7.1.4 :Construction of a molecular model of ferric-tris-hydroxamates
Another aim of the project was to construct a molecular model for ferric-tris- hydroxamate complexes (including ferric-tris-hydroxamate siderophores) using the molecular mechanics program DOMMIMOE. This involved parameterization of the program such that it reproduced the geometries observed in X-ray crystallographic structures of ferric-tris-hydroxamates, with energetic information from quantum mechanical calculations on simple ferric-tris-hydroxamates to incorporate the trigonal twist, the main distortion of these complexes seen in the crystal structures.
A suitable parameterization was found by applying the techniques simulated annealing and Nelder-Mead simplex optimization to a cost function whose value was minimal if the geometries and energies produced by the program were close to the desired values.
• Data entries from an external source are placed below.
<file path="src/rtl/hdt_pkg.sv">
package hdt_pkg;
  localparam int WORD_W = 16;
  localparam int OP_W   = 3;
  localparam int SEQ_W  = 4;

  typedef enum logic [1:0] {
    CLS_MEM = 2'd0,
    CLS_REG = 2'd1,
    CLS_IO  = 2'd2
  } ins_class_e;
endpackage

</file>
<file path="src/rtl/hdt_ir_reg.sv">
module hdt_ir_reg #(
  parameter int WORD_W = 16
) (
  input  logic              clk_i,
  input  logic              rst_ni,
  input  logic              load_i,
  input  logic [WORD_W-1:0] word_i,
  output logic [WORD_W-2:0] body_o,
  output logic              mode_o
);
  logic [WORD_W-2:0] body_q;
  logic              mode_q;

  // mode bit held in its own flop, separate from the rest of the word
  always_ff @(posedge clk_i or negedge rst_ni) begin
    if (!rst_ni) begin
      body_q <= '0;
      mode_q <= 1'b0;
    end else if (load_i) begin
      body_q <= word_i[WORD_W-2:0];
      mode_q <= word_i[WORD_W-1];
    end
  end

  assign body_o = body_q;
  assign mode_o = mode_q;

  assert_ir_load_R1: assert property (@(posedge clk_i) disable iff (!rst_ni)
    load_i |=> {mode_q, body_q} == $past(word_i));
  assert_ir_hold_R8: assert property (@(posedge clk_i) disable iff (!rst_ni)
    !load_i |=> $stable(body_q) && $stable(mode_q));
endmodule

</file>
<file path="src/rtl/hdt_onehot_dec.sv">
module hdt_onehot_dec #(
  parameter int IN_W = 3,
  localparam int OUT_N = 1 << IN_W
) (
  input  logic [IN_W-1:0]  sel_i,
  output logic [OUT_N-1:0] line_o
);
  for (genvar k = 0; k < OUT_N; k++) begin : g_line
    assign line_o[k] = (sel_i == IN_W'(k));
  end
endmodule

</file>
<file path="src/rtl/hdt_seq_cnt.sv">
module hdt_seq_cnt #(
  parameter int SEQ_W = 4
) (
  input  logic             clk_i,
  input  logic             rst_ni,
  input  logic             inc_i,
  input  logic             clr_i,
  output logic [SEQ_W-1:0] cnt_o
);
  logic [SEQ_W-1:0] cnt_q;

  // clear has priority over increment; natural wrap at the top count
  always_ff @(posedge clk_i or negedge rst_ni) begin
    if (!rst_ni)    cnt_q <= '0;
    else if (clr_i) cnt_q <= '0;
    else if (inc_i) cnt_q <= cnt_q + 1'b1;
  end

  assign cnt_o = cnt_q;

  assert_seq_clr_R6: assert property (@(posedge clk_i) disable iff (!rst_ni)
    clr_i |=> cnt_q == '0);
  assert_seq_inc_R4: assert property (@(posedge clk_i) disable iff (!rst_ni)
    (!clr_i && inc_i) |=> cnt_q == SEQ_W'($past(cnt_q) + 1'b1));
  assert_seq_hold_R7: assert property (@(posedge clk_i) disable iff (!rst_ni)
    (!clr_i && !inc_i) |=> $stable(cnt_q));
endmodule

</file>
<file path="src/rtl/hdt_class_dec.sv">
module hdt_class_dec
  import hdt_pkg::*;
#(
  parameter int OP_W = 3
) (
  input  logic [OP_W-1:0] op_i,
  input  logic            mode_i,
  output logic            mem_o,
  output logic            reg_o,
  output logic            io_o
);
  ins_class_e cls;

  always_comb begin
    if (op_i != '1) cls = CLS_MEM;
    else if (mode_i) cls = CLS_IO;
    else cls = CLS_REG;
  end

  assign mem_o = (cls == CLS_MEM);
  assign reg_o = (cls == CLS_REG);
  assign io_o  = (cls == CLS_IO);
endmodule

</file>
<file path="src/rtl/hdt_top.sv">
module hdt_top #(
  parameter int WORD_W = 16,
  parameter int OP_W   = 3,
  parameter int SEQ_W  = 4,
  localparam int ADDR_W = WORD_W - OP_W - 1,
  localparam int OP_N   = 1 << OP_W,
  localparam int T_N    = 1 << SEQ_W
) (
  input  logic              clk_i,
  input  logic              rst_ni,
  input  logic              ir_load_i,
  input  logic [WORD_W-1:0] instr_i,
  input  logic              seq_inc_i,
  input  logic              seq_clr_i,
  output logic [OP_N-1:0]   op_line_o,
  output logic              mode_o,
  output logic [ADDR_W-1:0] addr_o,
  output logic [T_N-1:0]    tpulse_o,
  output logic              cls_mem_o,
  output logic              cls_reg_o,
  output logic              cls_io_o
);
  logic [WORD_W-2:0] body;
  logic              mode;
  logic [OP_W-1:0]   opcode;
  logic [SEQ_W-1:0]  cnt;

  hdt_ir_reg #(.WORD_W(WORD_W)) u_ir (
    .clk_i (clk_i),
    .rst_ni(rst_ni),
    .load_i(ir_load_i),
    .word_i(instr_i),
    .body_o(body),
    .mode_o(mode)
  );

  assign opcode = body[WORD_W-2 -: OP_W];
  assign addr_o = body[ADDR_W-1:0];
  assign mode_o = mode;

  hdt_onehot_dec #(.IN_W(OP_W)) u_op_dec (
    .sel_i (opcode),
    .line_o(op_line_o)
  );

  hdt_seq_cnt #(.SEQ_W(SEQ_W)) u_seq (
    .clk_i (clk_i),
    .rst_ni(rst_ni),
    .inc_i (seq_inc_i),
    .clr_i (seq_clr_i),
    .cnt_o (cnt)
  );

  hdt_onehot_dec #(.IN_W(SEQ_W)) u_t_dec (
    .sel_i (cnt),
    .line_o(tpulse_o)
  );

  hdt_class_dec #(.OP_W(OP_W)) u_cls (
    .op_i  (opcode),
    .mode_i(mode),
    .mem_o (cls_mem_o),
    .reg_o (cls_reg_o),
    .io_o  (cls_io_o)
  );

  assert_op_onehot_R2: assert property (@(posedge clk_i) disable iff (!rst_ni)
    $countones(op_line_o) == 1);
  assert_t_onehot_R5: assert property (@(posedge clk_i) disable iff (!rst_ni)
    $countones(tpulse_o) == 1);
  assert_cls_excl_R9: assert property (@(posedge clk_i) disable iff (!rst_ni)
    $countones({cls_mem_o, cls_reg_o, cls_io_o}) == 1);
  assert_io_mode_R3: assert property (@(posedge clk_i) disable iff (!rst_ni)
    (cls_io_o || cls_reg_o) |-> (op_line_o[OP_N-1] && (mode_o == cls_io_o)));
  assert_clr_pulse_R6: assert property (@(posedge clk_i) disable iff (!rst_ni)
    seq_clr_i |=> tpulse_o[0]);
endmodule

</file>
<file path="config.mk">
export PLATFORM = sky130hd
export DESIGN_NAME = hdt_top
export DESIGN_NICKNAME = d
export VERILOG_FILES = /design/src/rtl/hdt_pkg.sv /design/src/rtl/hdt_ir_reg.sv /design/src/rtl/hdt_onehot_dec.sv /design/src/rtl/hdt_seq_cnt.sv /design/src/rtl/hdt_class_dec.sv /design/src/rtl/hdt_top.sv
export SDC_FILE = /design/constraint.sdc
export NUM_CORES = 1
export LEC_CHECK = 0
export CAP_MARGIN = 25
export CORE_ASPECT_RATIO = 0.7
export CORE_MARGIN = 2
export CORE_UTILIZATION = 39
export CTS_CLUSTER_SIZE = 10
export DETAILED_ROUTE_END_ITERATION = 8
export PLACE_DENSITY = 0.83
export SETUP_SLACK_MARGIN = 0.02
export SLEW_MARGIN = 30
export SYNTH_ARGS = -nofsm -noshare
export SYNTH_HDL_FRONTEND = slang
export SYNTH_SLANG_ARGS = --single-unit
</file>
<file path="constraint.sdc">
create_clock -name clk_i -period 1.2 [get_ports clk_i]
set_input_delay 0.18 -clock clk_i [delete_from_list [all_inputs] [get_ports clk_i]]
set_output_delay 0.18 -clock clk_i [all_outputs]
set_load 0.05 [all_outputs]
</file>
; After elaboration in Yosys (flattened, before gate mapping)
; Index checks and enable logic that the tools add are counted.
[classes]
add_sub_neg = 1
n_mux = 4
reduce_logical = 4
n_eq_ne = 25
[op_table]
columns = cell, count
row1 = == test 4 bit (second input constant), 8
row2 = == test 4 x 3 -> 1 bit (second input constant), 4
row3 = == test 3 bit (second input constant), 4
row4 = == test 4 x 2 -> 1 bit (second input constant), 2
row5 = 2-to-1 mux 4 bit, 2
row6 = == test 3 x 2 -> 1 bit (second input constant), 2
row7 = adder 4 x 1 -> 4 bit (second input constant), 1
row8 = == test 4 x 1 -> 1 bit (second input constant), 1
row9 = logical NOT 4 bit, 1
row10 = 2-to-1 mux 2 bit, 2
row11 = == test 3 x 1 -> 1 bit (second input constant), 1
row12 = logical NOT 3 bit, 1
row13 = inequality test 3 bit (second input constant), 1
row14 = == test 2 x 1 -> 1 bit (second input constant), 1
row15 = == test 2 bit (second input constant), 1
row16 = logical NOT 2 bit, 1
row17 = nonzero test 2 bit, 1
[totals]
register_bits = 20
inputBits = 21
word_cells = 37
output_inout_bits = 40

; Logic depth before layout (Yosys ltp)
[depth]
depth_word = 3
ltp_mapped = 4
depth_no_buf = 4

; Modules after synthesis
; From an unflattened synthesis, not the netlist that was laid out.
[unflattened]
cells_unflattened = 81
area_unflattened_um2 = 1157.4
[by_module_without_submodules]
columns = mod, cells_per_inst, seq_area_each_um2, instances, area_per_inst_um2
row1 = hdt_ir_reg, 34, 400.4, 1, 649.4
row2 = hdt_onehot_dec (u_t_dec), 20, 0.0, 1, 226.5
row3 = hdt_seq_cnt, 16, 100.1, 1, 192.7
row4 = hdt_onehot_dec (u_op_dec), 8, 0.0, 1, 65.1
row5 = hdt_class_dec, 3, 0.0, 1, 23.8

; Worst setup path after synthesis
; OpenSTA, ideal clock, no wires.
[synth_path]
path_kind = register -> output
start = register u_ir.body_q[14] (netlist: u_ir.body_o[14])
end = output cls_reg_o
arrival_time_ns = 2.047
n_path_buf = 0
path_stages_with_launch = 4
required_time_ns = 1.020
path_slack_ns = -1.027
cell_sequence = dfrtp_1 and3_1 inv_1 nor2_1
[synth_between]
elab_chain_len = 3
[synth_lines]
columns = element, line_no
row1 = start: declaration, hdt_ir_reg.sv:11  ; logic [WORD_W-2:0] body_q;
row2 = start signal: assignment, hdt_ir_reg.sv:20  ; body_q <= word_i[WORD_W-2:0];
row3 = inequality test 3 bit, hdt_class_dec.sv:15  ; if (op_i != '1) cls = CLS_MEM;
row4 = 2-to-1 mux 2 bit, hdt_class_dec.sv:15
row5 = == test 2 x 1 -> 1 bit, hdt_class_dec.sv:21  ; assign reg_o = (cls == CLS_REG);
row6 = end: declaration, hdt_top.sv:20  ; output logic cls_reg_o,
; Every way passes these cells.

; Worst setup path in the final report
[layout_path]
start = register u_seq.cnt_q[0] (netlist: u_seq.cnt_o[0])
end = output tpulse_o[12]
[layout_between]
elab_chain_len = 1
[layout_lines]
columns = element, line_no
row1 = start: declaration, hdt_seq_cnt.sv:10  ; logic [SEQ_W-1:0] cnt_q;
row2 = start signal: assignment, hdt_seq_cnt.sv:16  ; else if (inc_i) cnt_q <= cnt_q + 1'b1;
row3 = == test 4 bit, hdt_onehot_dec.sv:9  ; assign line_o[k] = (sel_i == IN_W'(k));
row4 = end: declaration, hdt_top.sv:18  ; output logic [T_N-1:0] tpulse_o,
; Every way passes these cells.

==> results_dict.tcl <==
set metrics [dict create \
    relSlewSlack 0.827 \
    cts_tree "yes" \
    ys.flop_type "dfrtp_1" \
    yosys-top-cells-area "dfrtp_1 (43%), mux2_4 (14%), buf_4 (7.8%), and2_1 (7.0%), mux2_2 (5.8%)" \
    synth_top_cell_by_area "dfrtp_1" \
    startpoint "u_seq.cnt_o[0]$_DFFE_PN0P_" \
    hp-class "in -> async" \
    synth_seq_cells 20 \
    yosysTopAreaCellShare 0.431 \
    dieWidth_um 69.2 \
    viasPerCell 5.03 \
    cts_buffers 3 \
    grt-ovfl-total 0 \
    fin_ws_ns -0.344 \
    stdcell_count 201 \
    grt_pass1_vias 1173 \
    synth_cells 98 \
    multiInputGateArea_um2 727 \
    crit_path_start_kind "flip-flop" \
    violations "negative setup slack" \
    regToRegEndpoint "u_seq.cnt_o[3]$_DFFE_PN0P_" \
    fp.dieH_um 49.7 \
    pwr_density_cell_mw_per_mm2 969 \
    drive_above_1_share 0.758 \
    antenna_found_initial 0 \
    rsz0062_at_grt "true" \
    grt_pass1_wl_um 6800 \
    syn-num-nets 123 \
    ys_async_sr_fraction 1.00 \
    finClkSkew_ns 0.00625 \
    tightest_slew_ns 0.260 \
    setup_viol 29 \
    ys_types 23 \
    core-area_mm2 0.00282 \
    drc 0 \
    clockRootBuffer "clkbuf_8" \
    synth-compound-area-share 0.0129 \
    detail_route.wl_per_cell_um 21.8 \
    synth-simple-area-share 0.190 \
    row_count 16 \
    reg2reg_from "u_seq.cnt_o[2]$_DFFE_PN0P_" \
    worst-r2r-cell-count 4 \
    fmaxAchievable_ghz 0.648 \
    syn_to_final_growth_pct 117 \
    synth-edff-count 0 \
    fillCellCount 101 \
    post-place-cells 190 \
    clock-sinks 20 \
    die_area_mm2 0.00344 \
    synth_commonest_cells "dfrtp_1 (20), and2_1 (13), buf_4 (12)" \
    post-synth-top-count-cell "dfrtp_1" \
    post-route-period-util 1.29 \
    hold_buffers 0 \
    muxShareOfSynthArea 0.209 \
    drv_slew 0 \
    initial_core_util 0.411 \
    max-clock-path-buffers 2 \
    place_congestion 0.818 \
    yosysWarnings 0 \
    required_ns 1.02 \
    synth_top_family_by_area "multiplexers" \
    n_antenna_cell 0 \
    crit_fanout 4 \
    io-pin-count 61 \
    grt_start_max_net_pins 21 \
    drv_cap 0 \
    worstSetupEndpoint "tpulse_o[12]" \
    status "complete, but fails checks" \
    rrSetupSlack_ns -0.13 \
    clk_pin_slew_ns 0.07 \
    clk_latency_ns 0.27 \
    seqCellArea_um2 510 \
    synth.avg_cell_area_um2 11.8 \
    initialDrtViolationCount 34 \
    end_kind "output pin" \
    grt_use_total 0.267 \
    hold_violations 0 \
    numPortBuffers 60 \
    p_leak_nw 1.09 \
    layout_min_cycle_time_ns 1.54 \
    worst-setup-path-type "reg -> out" \
    vdd_ir_drop_max_v 0.00104 \
    drtPass1Iterations 4 \
    place_hpwl_um 2810 \
    nets 191 \
    synth_fa_ha_area_frac 0.0431 \
    final_area_mm2 0.00252 \
    drt-total-wl_um 4390 \
    cp_data_arrival_time_ns 1.36 \
    placed_area_mm2 0.00224 \
    dr_total_vias 1012 \
    synth_xor_area_frac 0.00754 \
    seq_area_frac_synth 0.431 \
    antenna_left 0 \
    htreeDepth 1 \
    synth_area_mm2 0.00116 \
]
sequential cells by signal, summed over array words and instances (netlist names):
signal       count
u_seq.cnt_o      4
u_ir.body_o     15
u_ir.mode_o      1
kinds of logic (layout without fill, tap and decap cells):
group / count (synthesis) / count (layout)
buf+inv: 17 / 84
mux: 18 / 18
simple gates: 36 / 36
fa+ha+maj: 4 / 4
xor+xnor: 1 / 1
compound gates: 2 / 2
flops: 20 / 20
cells in the final DEF (no fill, tap or decap), types with 2 or more instances in the layout:
cell	synthesis	layout
buf_12	0	41
clkdlybuf4s50_1	0	20
dfrtp_1	20	12
mux2_4	11	11
buf_4	12	10
and2_4	0	9
dfrtp_2	0	8
mux2_2	6	6
and3_4	0	5
and2_2	0	4
ha_4	0	4
buf_6	2	4
nor3b_4	0	3
nor2_1	6	3
clkbuf_8	0	3
nor2_4	0	2
and3b_2	0	2
inv_4	0	2
buf_8	0	2
stage by stage:
stage               worst slack (ns)  hold slack (ns)  setup TNS (ns)  power (mW)   util
floorplan                     -0.398           -0.116           -1.01        1.34      -
global placement              -0.116            0.531           -1.73        1.81  0.794
detailed placement            -0.146            0.536           -2.95        1.85  0.794
CTS                           -0.308            0.272           -6.34        2.39  0.879
global route                  -0.383            0.291           -8.30        2.53  0.892
finish                        -0.344            0.256           -7.18        2.44  0.892
metal layers:
layer,track usage,vias up,wire (um)
met1,0.300,518,1710
met5,0,-,0
met4,0.105,0,112
li1,-,450,-
met3,0.0593,11,151
met2,0.495,33,2410
critical path: stages (launching register included):
cell and delay (ns):
dfrtp_2 0.48, inv_4 0.11, ha_4 0.16, and3_4 0.21
buf_12 0.13
what timing repair did:
action                                  in CTS  in global routing
endpoints found under the setup margin      28                 30
gates resized for setup                     47                  7
pin swaps                                   10                  6
buffers inserted                             5                  3
final cells by class:
type	count	share of cell area
repair buffers	77	0.465
multi-input cells	61	0.289
flip-flops and latches	20	0.203
inverters	3	0.00795
well taps	36	0.0179
clock buffers	4	0.0179
how the worst min path moves through the flow:
stage / startpoint / to / cells past startpoint
after floorplan: rst_ni / u_ir.body_o[0]$_DFFE_PN0P_ / 0
after global placement: rst_ni / u_ir.body_o[10]$_DFFE_PN0P_ / 2
after detailed placement: rst_ni / u_ir.body_o[10]$_DFFE_PN0P_ / 2
after CTS: rst_ni / u_ir.body_o[14]$_DFFE_PN0P_ / 2
after global routing: rst_ni / u_ir.body_o[14]$_DFFE_PN0P_ / 2
final: rst_ni / u_ir.body_o[14]$_DFFE_PN0P_ / 2
report_power, final:
group          switching [mW]  internal, mW
Clock                   0.222         0.237
Combinational           0.556         0.598
Sequential             0.0874         0.739
Total                   0.866          1.57
No activity file was read; power rests on OpenSTA's default activity.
The bond lengths around the metal centre observed in the X-ray crystal structures were accurately reproduced, as well as the ligand bite angle. The estimation of trigonal twist in X-ray crystallographic structures was less successful, with the
molecular model overestimating this by on average 5.4°. The model was more successful in predicting the quantum mechanical energies required to deform simple ferric-tris-hydroxamates by stretching and rotation of the ligands – the latter to imitate trigonal distortion of the complexes.